🤖 AI Summary
AI agents commonly suffer from catastrophic forgetting and deficient long-term memory, hindering multimodal interaction and sustained reasoning. To address this, we propose a model-agnostic, plug-and-play multimodal hierarchical memory framework that integrates parameterized short-term memory with retrieval-based, structured long-term memory, enabling scalable lifelong learning. Our approach introduces two key innovations: (1) a hierarchical knowledge graph representation for multimodal experience encoding and interpretable recall, and (2) a periodic knowledge distillation mechanism that enables adaptive forgetting, bounded memory growth, and continual memory consolidation. The framework supports cross-modal experience encoding, hierarchical retrieval, and explainable memory retrieval. Experiments demonstrate significant improvements in agent consistency, adaptability, and reasoning performance across multimodal reasoning, continual learning, and long-horizon interactive tasks.
📝 Abstract
Despite rapid progress in large-scale language and vision models, AI agents still suffer from a fundamental limitation: they cannot remember. Without reliable memory, agents catastrophically forget past experiences, struggle with long-horizon reasoning, and fail to operate coherently in multimodal or interactive environments. We introduce MemVerse, a model-agnostic, plug-and-play memory framework that bridges fast parametric recall with hierarchical retrieval-based memory, enabling scalable and adaptive multimodal intelligence. MemVerse maintains short-term memory for recent context while transforming raw multimodal experiences into structured long-term memories organized as hierarchical knowledge graphs.
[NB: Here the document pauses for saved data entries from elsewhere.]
From an optimization exercise on the open Yosys and OpenROAD flow, aimed at small area, a short achievable clock period and few clock cycles; shortcuts taken in it are not production practice. Only simulation tests tie the RTL to the original design; equivalence was not proved.

==> flow/design.v, too long to show whole: its modules and the start of the top module <==
// module ccore: 1333 lines
module ccore (
    input  wire        clk,
    input  wire        rst,       
    input  wire        we,        
    input  wire [9:0]  addr,      
    input  wire [31:0] wdata,     
    output reg  [31:0] rdata      
);
  // ...
==> flow/run.sh <==
#!/bin/bash
# synth_recipe.tcl (not shown) runs the flow's synth.tcl, then flattens the netlist and writes it again
# the make line also repeats each setting of config.mk as NAME=value (left out here)
make -C /OpenROAD-flow-scripts/flow DESIGN_CONFIG=/design/flow/config.mk WORK_HOME=/design/flow/orfs CLKGATE_MAP_FILE= SYNTH_SCRIPT=/design/flow/synth_recipe.tcl finish
==> flow/config.mk <==
export PLATFORM = sky130hd
export DESIGN_NAME = ccore
export DESIGN_NICKNAME = ccore
export VERILOG_FILES = /design/flow/design.v
export SDC_FILE = /design/flow/constraint.sdc
export NUM_CORES = 8
export LEC_CHECK = 0
export CAP_MARGIN = 20
export CORE_MARGIN = 2
export CORE_UTILIZATION = 40
export SETUP_SLACK_MARGIN = 2
export SLEW_MARGIN = 20
export TNS_END_PERCENT = 100
==> flow/constraint.sdc <==
create_clock -name core_clock -period 12.0 [get_ports {clk}]
set_input_delay 2.4000 -clock core_clock [delete_from_list [all_inputs] [get_ports {clk}]]
set_output_delay 2.4000 -clock core_clock [all_outputs]
set_load 0.01 [all_outputs]
==> reports/metrics.csv, run 1 <==
stage;metric;value;unit
clock_tree;Root Buffer;clkbuf_16;
grt;met3 usage;0.146;
timing;final setup margin;1.82;ns
timing;final setup fails;0;
final_layout;register area;0.0423;sq mm
critical_path;CP Data Arrival Time;7.78;ns
worst_hold_path;worst hold path depth;2;
placed_design;GP Congestion;1.14;
final_layout;multi-input gate share of total cell area;0.476;
final_layout;Largest cell class;multi-input combinational cells;
grt;vias in the first global route;94200;
timing;Slew Viols, Final;0;
grt;Total Routing Usage GR;0.464;
flow_run;maxcap violations;0;
die;initial core utilization;0.403;
synth;post-synthesis sequential area ratio;0.414;
critical_path;Crit. Startpoint;addr[5];
detailed_routing;met2 WL;259000;um
critical_path;CP Capture Type;output pin;
die;die span in y;510;um
final_layout;Layout area overhead;16.5;%
final_layout;proportion of layout cells with a drive suffix above 1;0.145;
synth;top cell type's share of synthesized area;0.365;
synth;main combinational cell family by area after synthesis;compound AO/OA/AOI/OAI gates;
timing;fin crit share;0.848;
critical_path;end of the critical path;rdata[7];
detailed_routing;Vias/cell;7.13;
clock_tree;worst skew pair latency;0.90;ns
placed_design;Area after DPL;0.112;sq mm
synth;Synth Area in Compound Gates;0.202;
detailed_routing;1st-pass router iterations;9;
critical_path;worst-path fanout max;20;
synth;Most used DFF post-synth;edfxtp_1;
final_layout;Nets;11600;
final_layout;Non-CTS inverters;490;
critical_path;CP startpoint kind;input port;
detailed_routing;wl on met1;224000;um
synth;top cell type by total area after synthesis;edfxtp_1;
final_layout;CLK BUF;209;
outcome;outcome;no timing/DRC/antenna violations;
timing;worst rel slew slack;0.116;
Testbench counts, summed over its fixed seeds: cycles 18,235.
==> run 2, diff against run 1 <==
--- a/flow/design.v
+++ b/flow/design.v
@@ -837,16 +837,17 @@
     wire        e_last = (gx == g_end);
     wire        kk1    = (kk[5:0] == 6'd1);
     wire [31:0] b_sh1  = {b_val[30:0], 1'b0};
     wire [31:0] ln1    = gr ^ b_val;
     wire [31:0] ln2    = gr ^ b_sh1;
     wire [31:0] ln3    = gr ^ b_val ^ b_sh1;
     wire [3:0]  ln_v   = {~kk1, ~kk1, 1'b1, gx != 32'd1};
     wire        enum_ph = (state == S_ENUM) || (state == S_DRAIN);
+    wire [5:0]  pc0 = popcount(anlz_tab ? gr : a_val);    
     reg  [4:0]  sel;
     integer si;
     always @* begin
         sel = 5'd0;
         for (si = 31; si >= 1; si = si - 1)
             if (pend_left[si]) sel = si;
     end
     wire [31:1] svc = sv ? (31'd1 << sel_r) >> 1 : 31'd0;
@@ -1153,17 +1154,17 @@
                                 st_err   <= 1'b0;
                                 st_code  <= 3'd0;
                                 if (wdata[7:3] != 5'd0) begin
                                     fault(F_ILLEGAL_CMD);
                                 end else begin
                                     case (wdata[2:0])
                                         OP_NOP: ;
                                         OP_BLEN: r_r <= {26'd0, a_bl};
-                                        OP_POPC: r_r <= {26'd0, popcount(a_val)};
+                                        OP_POPC: r_r <= {26'd0, pc0};
                                         OP_SLEN: begin
                                             if (!a_wf) fault(F_BAD_OPERAND);
                                             else r_r <= {26'd0, a_len};
                                         end
                                         OP_BINOM: begin
                                             if (i_r > n_r)        fault(F_BAD_OPERAND);
                                             else if (n_r > 6'd32) fault(F_OVERFLOW);
                                             else r_r <= {2'd0, rom_c};
@@ -1241,17 +1242,17 @@
                     else state <= S_FA;
                 end
                 S_ENUM: begin
                     sv <= |pend_left;
                     sel_r <= sel;
                     if (!stall) begin
                         gr  <= e_next;
                         gx  <= gx + 32'd1;
-                        lp0 <= popcount(gr);
+                        lp0 <= pc0;
                         lp1 <= popcount(ln1);
                         lp2 <= popcount(ln2);
                         lp3 <= popcount(ln3);
                         lv  <= ln_v;
                         if (e_last) state <= S_DRAIN;
                     end
                 end
                 S_DRAIN: begin
==> flow/config.mk (replaced) <==
export PLATFORM = sky130hd
export DESIGN_NAME = ccore
export DESIGN_NICKNAME = ccore
export VERILOG_FILES = /design/flow/design.v
export SDC_FILE = /design/flow/constraint.sdc
export NUM_CORES = 8
export LEC_CHECK = 0
export CAP_MARGIN = 5
export CORE_MARGIN = 2
export CORE_UTILIZATION = 40
export SETUP_SLACK_MARGIN = 3
export SLEW_MARGIN = 5
export TNS_END_PERCENT = 100
==> reports/metrics.csv, run 2 <==
stage;metric;value;unit;change
synth;post-synthesis sequential area ratio;0.398;;-0.0152
grt;Global Route met1 Usage;0.621;;
detailed_routing;1st-iter DRT viols;19900;;
placed_design;Port Buffers;76;;
grt;grt met2 use;0.659;;
synth;Ys Warns;1;;
final_layout;FILL cells;24600;;
clock_tree;Root Buffer;clkbuf_16;;
critical_path;Max stage delay on crit path;0.47;ns;
flow_run;maxcap violations;0;;unchanged
synth;top cell type's share of synthesized area;0.352;;-0.0134
final_layout;proportion of layout cells with a drive suffix above 1;0.190;;+0.0459
clock_tree;# hold bufs at CTS;0;;
final_layout;highest-count cells in the layout ignoring fill and taps;1245 x edfxtp_1, 937 x buf_4, 892 x nand2_1, 639 x nor2_1, 519 x a21oi_1;;
clock_tree;TritonCTS clock tree;yes;;
critical_path;Worst path slowest cell;clkdlybuf4s50_1;;
detailed_routing;vias;112000;;
grt;Total Routing Usage GR;0.483;;+0.0185
clock_tree;worst skew pair latency;1.00;ns;+0.10 ns
synth;Post-Syn Nets;11900;;
critical_path;worst-path fanout max;8;;-60%
grt;largest net degree at the start of global routing;81;;
timing;final setup margin;2.70;ns;+0.876 ns
timing;fmax;0.108;GHz;
synth;Synth area leaders;edfxtp_1 35%, ha_1 5.3%, dfxtp_1 4.7%, fa_1 4.6%, nand2_1 3.3%;;
placed_design;Inst Count DP;14700;;
synth;Most used DFF post-synth;edfxtp_1;;
die;Die X;519;um;
grt;first-pass GRT wire length;899000;um;
detailed_routing;Vias/cell;7.26;;+1.8%
die;Die ar.;0.270;sq mm;
synth;Synth Instances;11200;;
critical_path;Worst EP required;9.60;ns;
detailed_routing;ANT nets after route;0;;
timing;fin crit share;0.775;;-0.0730
synth;Synth cell types;103;;
final_layout;Nets;12400;;+7.4%
timing;RSZ-0062 raised after global routing;yes;;
clock_tree;sinks on the clock net;1492;;
detailed_routing;1st-pass router iterations;9;;unchanged
synth;top-count cell post-synth;edfxtp_1;;
die;Core ar.;0.265;sq mm;
clock_tree;Max clock buf depth;4;;
timing;worst slew pin tran;1.37;ns;
critical_path;critical path cell sequence;buf_16 -> mux2i_4 -> o21a_4 -> nand3_4 -> buf_4 -> buf_4 -> nor4_2 -> buf_4 -> a21oi_1 -> nand4_1 -> nor4_2 -> nand4_1 -> buf_4 -> nor2_1 -> a311oi_2 -> buf_4 -> o21ai_4 -> nand3_2 -> buf_12 -> clkdlybuf4s50_1;;
final_layout;Finished Core Util;0.487;;
critical_path;CP Capture Type;output pin;;
detailed_routing;drt wl/cell;44.1;um;
final_layout;final design instance area without fill;0.129;sq mm;
clock_tree;Num CTS Buffers;173;;
worst_hold_path;worst hold-check path type;reg2reg;;
timing;final setup fails;0;;unchanged
grt;GR peak layer;met2;;
grt;initial antenna violation count;66;;
critical_path;CP startpoint kind;input port;;
grt;grt total ovfl;0;;
placed_design;Area after DPL;0.116;sq mm;+3.1%
critical_path;CP Data Arrival Time;6.90;ns;-0.88 ns
synth;top cell type by total area after synthesis;edfxtp_1;;
synth;async set-reset flop share out of synthesis;0;;
synth;Post-synth top cells;1245 x edfxtp_1, 939 x nand2_1, 716 x nor2_1;;
timing;Total Neg Setup Slack;0;ns;
timing;Final min period;9.30;ns;
grt;vias in the first global route;102000;;+8.5%
clock_tree;H-tree depth;4;;
grt;met3 usage;0.184;;+0.0374
timing;worst rel slew slack;0.0875;;-0.0285
synth;register bit count reported by yosys;1492;;
final_layout;Layout area overhead;21.2;%;
synth;Mean Syn Cell Area;9.48;sq um;
synth;EDFF count, synth;1245;;
die;# IOs;77;;
critical_path;Crit path max-delay family;buffers and inverters;;
clock_tree;CTS clk-pin slew, worst paths;0.06;ns;
critical_path;CP Buf/Inv Count;8;;
outcome;outcome;no timing/DRC/antenna violations;;
detailed_routing;final WL;678000;um;
die;die span in y;519;um;+1.9%
placed_design;GP Congestion;1.12;;-1.6%
die;initial core utilization;0.402;;-0.00114
critical_path;WS Path Type;in2out;;
timing;Slew Viols, Final;0;;unchanged
detailed_routing;DR DRC count;0;;
placed_design;Detailed Place HPWL;492000;um;
placed_design;Place WS;-0.0208;ns;
die;row count;189;;
critical_path;most used cell, CP;buf_4;;
final_layout;Post-Layout Cell Count;15400;;
timing;Final Hold Vio Count;0;;
final_layout;most common cell after layout, fill and taps aside;edfxtp_1;;
synth;synthesized cell area;0.106;sq mm;
timing;Worst Skew;0.179;ns;
run 2: cell count changes after synthesis, moves of 37 or more:
cell,previous run,this run
nand4_1,267,313
nand3_1,330,429
a21o_1,159,227
and4_1,13,53
xnor2_1,328,238
xor2_1,150,194
clkbuf_1,551,672
a2111o_1,2,39
buf_1,82,124
nor4_1,119,220
o31ai_1,51,93
and3_1,66,131
run 2: worst paths after layout:
path	start	to	slack (ns)	cells past startpoint
worst max-delay path	addr[8]	rdata[13]	2.70	20
worst min-delay path	gq[21]	q_r[25]	0.43	2
worst max register to register	b_val[9]	state[1]	3.07	29
worst min register to register	gq[21]	q_r[25]	0.43	2
run 2: layout make-up:
| type | instances | area [sq um] | share of cell area |
|---|---|---|---|
| antenna | 36 | 90.1 | 0.000700 |
| clock buffer | 215 | 4610 | 0.0358 |
| clock inverter | 93 | 883 | 0.00686 |
| inverter | 465 | 1790 | 0.0139 |
| multi-input combinational | 8325 | 62900 | 0.488 |
| sequential | 1492 | 42300 | 0.329 |
| tap | 3533 | 4420 | 0.0343 |
| timing repair buffer | 1233 | 11700 | 0.0912 |
run 2: cell families after synthesis:
family / Yosys count / synth area share
muxes: 237 / 0.0245
xor gates and xnor gates: 435 / 0.0362
adders and majority gates: 693 / 0.0987
buffers and inverters: 1406 / 0.0518
AOI/OAI and AO/OA: 3306 / 0.219
DFF: 1492 / 0.398
and+or+nand+nor: 3641 / 0.172
run 2: layer usage:
metal / part of all wire / routed length (um)
met1: 0.37 / 252000
met2: 0.39 / 265000
met3: 0.15 / 99000
met4: 0.091 / 61400
met5: 0.0013 / 889
run 2: worst min-delay path, cell delays in order (launching register included):
cell and delay, ns:
edfxtp_1 0.33, nand2_1 0.05, a21oi_1 0.12
run 2: timing repair:
action,4_1_cts,5_1_grt
gates resized for setup,771,162
endpoints found under the setup margin,1377,66
pin swaps,137,76
gates cloned,27,3
setup buffers,263,51
run 2: per-stage QoR:
step,hold slack [ns]
5_1_grt,0.468
3_5_place_dp,0.453
3_3_place_gp,0.442
2_1_floorplan,0.436
4_1_cts,0.424
6_report,0.430
Testbench counts of run 2, summed over its fixed seeds: cycles 18,235.
==> run 3, diff against run 2 <==
--- a/flow/config.mk
+++ b/flow/config.mk
@@ -5,9 +5,10 @@
 export SDC_FILE = /design/flow/constraint.sdc
 export NUM_CORES = 8
 export LEC_CHECK = 0
-export CAP_MARGIN = 5
+export ABC_AREA = 1
+export CAP_MARGIN = 10
 export CORE_MARGIN = 2
 export CORE_UTILIZATION = 40
 export SETUP_SLACK_MARGIN = 3
-export SLEW_MARGIN = 5
+export SLEW_MARGIN = 10
 export TNS_END_PERCENT = 100
==> reports/metrics.csv, run 3 <==
stage;metric;value;unit;change
clock_tree;TritonCTS clock tree;yes;;
detailed_routing;1st-iter DRT viols;20800;;+4.5%
placed_design;Inst Count DP;16200;;+9.9%
critical_path;CP Capture Type;flop;;
synth;top cell type by total area after synthesis;edfxtp_1;;
grt;GR peak layer;met2;;
placed_design;Port Buffers;76;;unchanged
critical_path;WS Path Type;in2reg;;
synth;Post-synth top cells;2431 x nand2_1, 1370 x inv_1, 1245 x edfxtp_1;;
grt;grt total ovfl;0;;unchanged
synth;Synth Instances;12300;;+9.3%
final_layout;proportion of layout cells with a drive suffix above 1;0.181;;-0.00936
timing;RSZ-0062 raised after global routing;yes;;
placed_design;Area after DPL;0.115;sq mm;-1.1%
grt;grt met2 use;0.773;;+0.115
detailed_routing;1st-pass router iterations;21;;+12
grt;Total Routing Usage GR;0.552;;+0.0692
clock_tree;# hold bufs at CTS;0;;unchanged
detailed_routing;vias;116000;;+3.7%
clock_tree;sinks on the clock net;1492;;unchanged
synth;Mean Syn Cell Area;8.33;sq um;-12%
grt;first-pass GRT wire length;965000;um;+7.3%
final_layout;Nets;13900;;+12%
clock_tree;Num CTS Buffers;161;;-6.9%
synth;post-synthesis sequential area ratio;0.415;;+0.0163
grt;vias in the first global route;108000;;+5.7%
outcome;layout check failures;max-capacitance violations, max-slew violations;;
detailed_routing;drt wl/cell;43.7;um;-0.87%
detailed_routing;DR DRC count;0;;unchanged
outcome;outcome;complete, but fails checks;;
clock_tree;CTS clk-pin slew, worst paths;0.06;ns;about the same
grt;met3 usage;0.274;;+0.0901
critical_path;Max stage delay on crit path;0.94;ns;+0.47 ns
critical_path;worst-path fanout max;31;;+23
clock_tree;Root Buffer;clkbuf_16;;
synth;top cell type's share of synthesized area;0.366;;+0.0144
timing;Worst Skew;0.102;ns;-0.0769 ns
die;initial core utilization;0.402;;+0.000510
die;Die X;509;um;-2.0%
final_layout;most common cell after layout, fill and taps aside;nand2_1;;
detailed_routing;ANT nets after route;0;;unchanged
timing;worst slew pin tran;1.59;ns;+0.225 ns
detailed_routing;Vias/cell;6.92;;-4.7%
die;# IOs;77;;unchanged
clock_tree;worst skew pair latency;0.93;ns;-0.07 ns
critical_path;CP startpoint kind;input port;;
detailed_routing;final WL;732000;um;+7.9%
clock_tree;H-tree depth;4;;unchanged
critical_path;CP Data Arrival Time;10.11;ns;+3.21 ns
final_layout;Post-Layout Cell Count;16800;;+8.8%
flow_run;maxcap violations;2;;+2
synth;EDFF count, synth;1245;;unchanged
synth;async set-reset flop share out of synthesis;0;;unchanged
synth;Post-Syn Nets;13000;;+8.7%
die;row count;185;;-2.1%
die;Core ar.;0.254;sq mm;-4.0%
die;die span in y;509;um;-2.0%
synth;register bit count reported by yosys;1492;;unchanged
critical_path;Worst EP required;12.75;ns;+3.15 ns
synth;Ys Warns;1;;unchanged
grt;largest net degree at the start of global routing;122;;+51%
timing;worst rel slew slack;-0.0738;;-0.161
synth;Synth cell types;77;;-25%
grt;initial antenna violation count;110;;+67%
timing;fin crit share;0.780;;+0.00519
grt;Global Route met1 Usage;0.596;;-0.0241
worst_hold_path;worst hold-check path type;reg2reg;;
synth;synthesized cell area;0.102;sq mm;-3.9%
clock_tree;Max clock buf depth;3;;-1
final_layout;highest-count cells in the layout ignoring fill and taps;2329 x nand2_1, 1256 x inv_1, 1245 x edfxtp_1, 1037 x buf_4, 956 x nor2_1;;
synth;top-count cell post-synth;nand2_1;;
synth;Most used DFF post-synth;edfxtp_1;;
final_layout;Layout area overhead;23.6;%;
synth;Synth area leaders;edfxtp_1 37%, nand2_1 8.9%, ha_1 5.5%, inv_1 5.0%, dfxtp_1 4.8%;;
placed_design;Detailed Place HPWL;559000;um;+14%
timing;final setup fails;0;;unchanged
timing;Final min period;9.36;ns;+0.0623 ns
die;Die ar.;0.259;sq mm;-3.9%
final_layout;final design instance area without fill;0.126;sq mm;-2.0%
timing;Final Hold Vio Count;0;;unchanged
critical_path;Worst path slowest cell;inv_1;;
critical_path;critical path cell sequence;clkdlybuf4s50_1 -> inv_1 -> nor3_1 -> nor3_1 -> inv_1 -> nor2_1 -> clkinv_1 -> nor2_1 -> buf_4 -> clkinv_1 -> nor2_1 -> buf_4 -> nor2_1 -> inv_1 -> nor2_2 -> inv_1 -> buf_4 -> nand2_1 -> o221ai_1 -> inv_1 -> o2111ai_1 -> nor2_1 -> a22oi_1;;
timing;fmax;0.107;GHz;-0.66%
timing;Slew Viols, Final;15;;+15
placed_design;GP Congestion;1.21;;+8.2%
==> run 3: cell types whose count changed in the layout (fill, tap and decap cells not counted), sizes merged, moves of 131 or more <==
| cell | delta |
|---|---|
| nand2 | +1498 |
| nor2 | +445 |
| and3 | -131 |
| a22oi | -304 |
| mux2i | -165 |
| a21oi | +295 |
| a21o | -193 |
| o21ai | +263 |
| inv | +942 |
==> run 3: metal layers <==
layer | vias up | routed length [um]
met5 | - | 769
met4 | 55 | 92200
met3 | 4117 | 112000
met2 | 12000 | 291000
met1 | 54900 | 236000
li1 | 44800 | -
==> run 3: area by class of cell <==
class                           instances  area, sq um
Inverter                             1462         5700
Clock buffer                          202         4270
Multi-Input combinational cell       8766        56800
Timing Repair inverter                  2         12.5
Timing Repair Buffer                 1285        11500
Fill cell                           23200       128000
Tap cell                             3366         4210
Clock inverter                         92         1190
Antenna cell                           85          213
Sequential cell                      1492        42300
==> run 3: per-stage QoR <==
step	setup slack, ns	setup TNS [ns]	util	hold slack (ns)
CTS	2.78	0	0.488	0.470
detailed placement	0.201	0	0.451	0.462
floorplan	3.85	0	-	0.425
global route	2.85	0	0.496	0.509
finish	2.64	0	0.497	0.472
global placement	-0.310	-1.10	0.451	0.455
==> run 3: worst paths after layout <==
kind | start | to | slack [ns] | cells after the start
worst max-delay path | wdata[0] | gr[19] | 2.64 | 23
worst min-delay path | pend[1] | pend[1] | 0.47 | 2
worst max register to register | b_val[29] | esel | 3.12 | 28
worst min register to register | pend[1] | pend[1] | 0.47 | 2
==> run 3: cells by family after synthesis <==
family,after synthesis,synth area share
DFF,1492,0.415
and+or+nand+nor,4906,0.206
muxes,6,0.000588
buffers and inverters,1994,0.0743
adders and majority gates,693,0.103
xor gates and xnor gates,424,0.0365
AOI/OAI and AO/OA,2736,0.166
==> run 3: what timing repair did <==
action,CTS,global route
pin swaps,103,87
cloned,3,0
endpoints found under the setup margin,2053,136
buffers inserted,137,70
resized for setup,796,316
==> run 3: critical path: cells and delay by family <==
family | cells | cell delay (ns)
AOI/OAI and AO/OA | 3 | 0.42
buffers and inverters | 11 | 5.23
and+or+nand+nor | 9 | 1.97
This design supports continual consolidation, adaptive forgetting, and bounded memory growth. To handle real-time demands, MemVerse introduces a periodic distillation mechanism that compresses essential knowledge from long-term memory into the parametric model, allowing fast, differentiable recall while preserving interpretability. Extensive experiments demonstrate that MemVerse significantly improves multimodal reasoning and continual learning efficiency, empowering agents to remember, adapt, and reason coherently across extended interactions.